Problem:
Pull out every line below holding the word "flops".

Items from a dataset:

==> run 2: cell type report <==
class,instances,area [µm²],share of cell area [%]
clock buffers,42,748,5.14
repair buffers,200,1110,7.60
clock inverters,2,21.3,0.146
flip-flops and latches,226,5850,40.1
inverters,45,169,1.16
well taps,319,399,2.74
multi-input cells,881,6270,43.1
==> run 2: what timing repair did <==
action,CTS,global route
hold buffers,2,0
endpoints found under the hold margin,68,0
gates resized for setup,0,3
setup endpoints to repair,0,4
===== config.mk =====
export PLATFORM = sky130hd
export DESIGN_NAME = k005293_priority
export DESIGN_NICKNAME = d
export VERILOG_FILES = /design/src/verilog/k005293_pkg.sv /design/src/verilog/k005293_priority.sv /design/src/verilog/layer_priority_mixer.sv /design/src/verilog/sprite_pixel_latch.sv /design/src/verilog/tile_property_shifter.sv
export SDC_FILE = /design/constraint.sdc
export NUM_CORES = 1
export LEC_CHECK = 0
export ABC_CLOCK_PERIOD_IN_PS = 7300
export BUFFER_PORTS_ARGS = -buffer_cell sky130_fd_sc_hd__buf_4
export CAP_MARGIN = 10
export CORE_MARGIN = 1
export CORE_UTILIZATION = 55
export CTS_CLUSTER_DIAMETER = 200
export DETAILED_ROUTE_END_ITERATION = 8
export PLACE_DENSITY = 0.74
export SLEW_MARGIN = 10
export SYNTH_ARGS = -nofsm -noshare
export SYNTH_HDL_FRONTEND = slang
export SYNTH_HIERARCHICAL = 1
export SYNTH_SLANG_ARGS = --single-unit

===== constraint.sdc =====
create_clock -name i_EMU_MCLK -period 7.3 [get_ports i_EMU_MCLK]
set_input_delay 0.73 -clock i_EMU_MCLK [delete_from_list [all_inputs] [get_ports i_EMU_MCLK]]
set_output_delay 0.73 -clock i_EMU_MCLK [all_outputs]
set_load 0.01 [all_outputs]
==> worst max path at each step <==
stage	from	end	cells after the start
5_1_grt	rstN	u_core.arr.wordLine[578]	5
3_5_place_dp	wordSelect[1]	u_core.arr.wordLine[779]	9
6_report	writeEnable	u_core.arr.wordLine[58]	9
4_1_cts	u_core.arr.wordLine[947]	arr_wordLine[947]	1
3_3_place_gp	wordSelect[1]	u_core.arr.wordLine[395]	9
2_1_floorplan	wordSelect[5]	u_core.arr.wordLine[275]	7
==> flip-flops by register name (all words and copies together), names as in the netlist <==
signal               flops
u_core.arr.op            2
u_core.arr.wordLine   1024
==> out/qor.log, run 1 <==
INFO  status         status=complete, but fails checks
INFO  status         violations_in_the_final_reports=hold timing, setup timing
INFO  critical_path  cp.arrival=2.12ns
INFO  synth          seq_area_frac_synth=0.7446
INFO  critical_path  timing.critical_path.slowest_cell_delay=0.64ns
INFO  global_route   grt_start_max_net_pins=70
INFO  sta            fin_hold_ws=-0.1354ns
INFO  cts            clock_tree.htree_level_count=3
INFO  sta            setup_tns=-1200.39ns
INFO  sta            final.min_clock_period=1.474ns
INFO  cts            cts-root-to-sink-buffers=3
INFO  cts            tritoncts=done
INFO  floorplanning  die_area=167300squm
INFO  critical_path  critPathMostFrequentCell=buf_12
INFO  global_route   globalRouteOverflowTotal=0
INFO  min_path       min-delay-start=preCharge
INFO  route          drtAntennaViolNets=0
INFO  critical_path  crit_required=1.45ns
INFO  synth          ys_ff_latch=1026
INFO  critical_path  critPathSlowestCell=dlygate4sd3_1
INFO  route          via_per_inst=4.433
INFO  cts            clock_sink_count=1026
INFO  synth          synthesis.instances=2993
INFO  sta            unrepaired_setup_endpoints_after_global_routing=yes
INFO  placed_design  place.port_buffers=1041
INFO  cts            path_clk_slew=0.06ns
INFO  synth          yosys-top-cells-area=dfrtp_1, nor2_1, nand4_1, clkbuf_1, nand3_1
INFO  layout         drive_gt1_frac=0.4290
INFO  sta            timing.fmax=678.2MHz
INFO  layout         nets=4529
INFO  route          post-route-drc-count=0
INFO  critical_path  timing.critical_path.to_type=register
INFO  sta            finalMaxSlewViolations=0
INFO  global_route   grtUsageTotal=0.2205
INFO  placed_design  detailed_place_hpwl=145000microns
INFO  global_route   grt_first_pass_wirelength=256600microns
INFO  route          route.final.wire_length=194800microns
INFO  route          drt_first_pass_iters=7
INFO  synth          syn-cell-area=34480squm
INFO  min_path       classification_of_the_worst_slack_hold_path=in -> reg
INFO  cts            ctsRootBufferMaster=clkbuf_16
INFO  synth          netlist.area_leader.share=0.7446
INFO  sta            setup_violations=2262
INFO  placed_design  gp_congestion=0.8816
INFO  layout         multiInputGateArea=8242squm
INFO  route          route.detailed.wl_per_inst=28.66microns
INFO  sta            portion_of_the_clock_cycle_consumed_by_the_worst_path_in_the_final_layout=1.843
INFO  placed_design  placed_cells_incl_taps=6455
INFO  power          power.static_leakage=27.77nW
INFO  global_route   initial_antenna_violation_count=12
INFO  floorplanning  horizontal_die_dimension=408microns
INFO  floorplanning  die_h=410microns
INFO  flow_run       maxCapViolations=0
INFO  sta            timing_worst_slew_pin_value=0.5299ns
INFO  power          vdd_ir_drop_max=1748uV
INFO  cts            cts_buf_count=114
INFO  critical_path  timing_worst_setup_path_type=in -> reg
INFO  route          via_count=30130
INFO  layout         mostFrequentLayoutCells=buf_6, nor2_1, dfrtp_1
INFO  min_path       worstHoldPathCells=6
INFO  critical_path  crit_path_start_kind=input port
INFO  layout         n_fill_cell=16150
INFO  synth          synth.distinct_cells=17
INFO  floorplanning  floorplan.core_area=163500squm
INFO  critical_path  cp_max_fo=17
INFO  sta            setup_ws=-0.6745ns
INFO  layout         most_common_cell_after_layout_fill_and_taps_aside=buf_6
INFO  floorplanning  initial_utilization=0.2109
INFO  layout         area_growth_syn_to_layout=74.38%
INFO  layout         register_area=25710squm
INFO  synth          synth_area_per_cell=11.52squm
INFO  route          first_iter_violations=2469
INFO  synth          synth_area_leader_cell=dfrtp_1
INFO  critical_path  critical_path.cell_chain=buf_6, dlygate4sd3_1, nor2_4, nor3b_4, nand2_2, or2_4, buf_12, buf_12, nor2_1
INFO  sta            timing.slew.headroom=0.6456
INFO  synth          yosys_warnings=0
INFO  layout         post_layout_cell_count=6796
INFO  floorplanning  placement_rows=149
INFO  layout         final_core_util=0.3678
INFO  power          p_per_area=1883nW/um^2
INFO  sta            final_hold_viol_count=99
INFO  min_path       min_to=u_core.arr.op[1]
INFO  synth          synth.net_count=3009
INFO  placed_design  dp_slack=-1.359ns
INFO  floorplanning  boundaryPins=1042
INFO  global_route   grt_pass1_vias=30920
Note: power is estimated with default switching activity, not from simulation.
`config.mk`:
```
export PLATFORM = sky130hd
export DESIGN_NAME = writeLaneSteering_flat
export DESIGN_NICKNAME = d
export VERILOG_FILES = /design/src/design/sramHeadPkg.sv /design/src/design/sramArrayIf.sv /design/src/design/writeLaneSteering.sv /design/src/flat_wrapper.sv
export VERILOG_INCLUDE_DIRS = /design/src /design/src/design
export SDC_FILE = /design/constraint.sdc
export NUM_CORES = 1
export LEC_CHECK = 0
export BUFFER_PORTS_ARGS = -buffer_cell sky130_fd_sc_hd__buf_2
export CORE_AREA = 2 2 53 55
export DETAILED_ROUTE_END_ITERATION = 16
export DIE_AREA = 0 0 55 57
export PLACE_DENSITY = 0.75
export SYNTH_ARGS = -nofsm -noshare
export SYNTH_HDL_FRONTEND = slang
export SYNTH_SLANG_ARGS = --single-unit
```
`constraint.sdc`:
```
create_clock -name clk -period 0.8 [get_ports clk]
set_input_delay 0.04 -clock clk [delete_from_list [all_inputs] [get_ports clk]]
set_output_delay 0.04 -clock clk [all_outputs]
set_load 0.02 [all_outputs]
```
[src/source/srl.sv]
// Addressable 16-deep sample shift register, one per filter read port
module srl (
   input  logic                clk,
   input  logic                rst,
   input  logic                write,   // Shift in new sample
   input  hb_pkg::int_sample_t in,
   input  logic [3:0]          addr,    // 0 is the newest sample
   output hb_pkg::int_sample_t out
);

   hb_pkg::int_sample_t mem [16];

   always_ff @(posedge clk) begin
      if (rst) begin
         for (int i = 0; i < 16; i++) mem[i] <= '0;   // Defined history for first outputs
      end else if (write) begin
         mem[0] <= in;
         for (int i = 1; i < 16; i++) mem[i] <= mem[i-1];
      end
   end

   assign out = mem[addr];                // Combinational read

endmodule
## config.mk

```make
export PLATFORM = sky130hd
export DESIGN_NAME = writeback_stage_flat
export DESIGN_NICKNAME = d
export VERILOG_FILES = /design/src/verilog/mem_pkg.sv /design/src/verilog/mem_stage_ifs.sv /design/src/verilog/writeback_stage.sv /design/src/flat_wrapper.sv
export VERILOG_INCLUDE_DIRS = /design/src /design/src/include
export SDC_FILE = /design/constraint.sdc
export NUM_CORES = 1
export LEC_CHECK = 0
export ABC_CLOCK_PERIOD_IN_PS = 4300
export BUFFER_PORTS_ARGS = -buffer_cell sky130_fd_sc_hd__clkbuf_2
export CAP_MARGIN = 10
export CORE_MARGIN = 1
export CORE_UTILIZATION = 40
export DETAILED_ROUTE_END_ITERATION = 6
export PLACE_DENSITY = 0.95
export SLEW_MARGIN = 20
export SYNTH_ARGS = -nofsm -noshare
export SYNTH_HDL_FRONTEND = slang
export SYNTH_SLANG_ARGS = --single-unit
```

## constraint.sdc

```tcl
create_clock -name vclk -period 4.3
set_input_delay 0.43 -clock vclk [all_inputs]
set_output_delay 0.43 -clock vclk [all_outputs]
set_load 0.05 [all_outputs]
```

Task result:
flip-flops and latches,226,5850,40.1
==> flip-flops by register name (all words and copies together), names as in the netlist <==
signal               flops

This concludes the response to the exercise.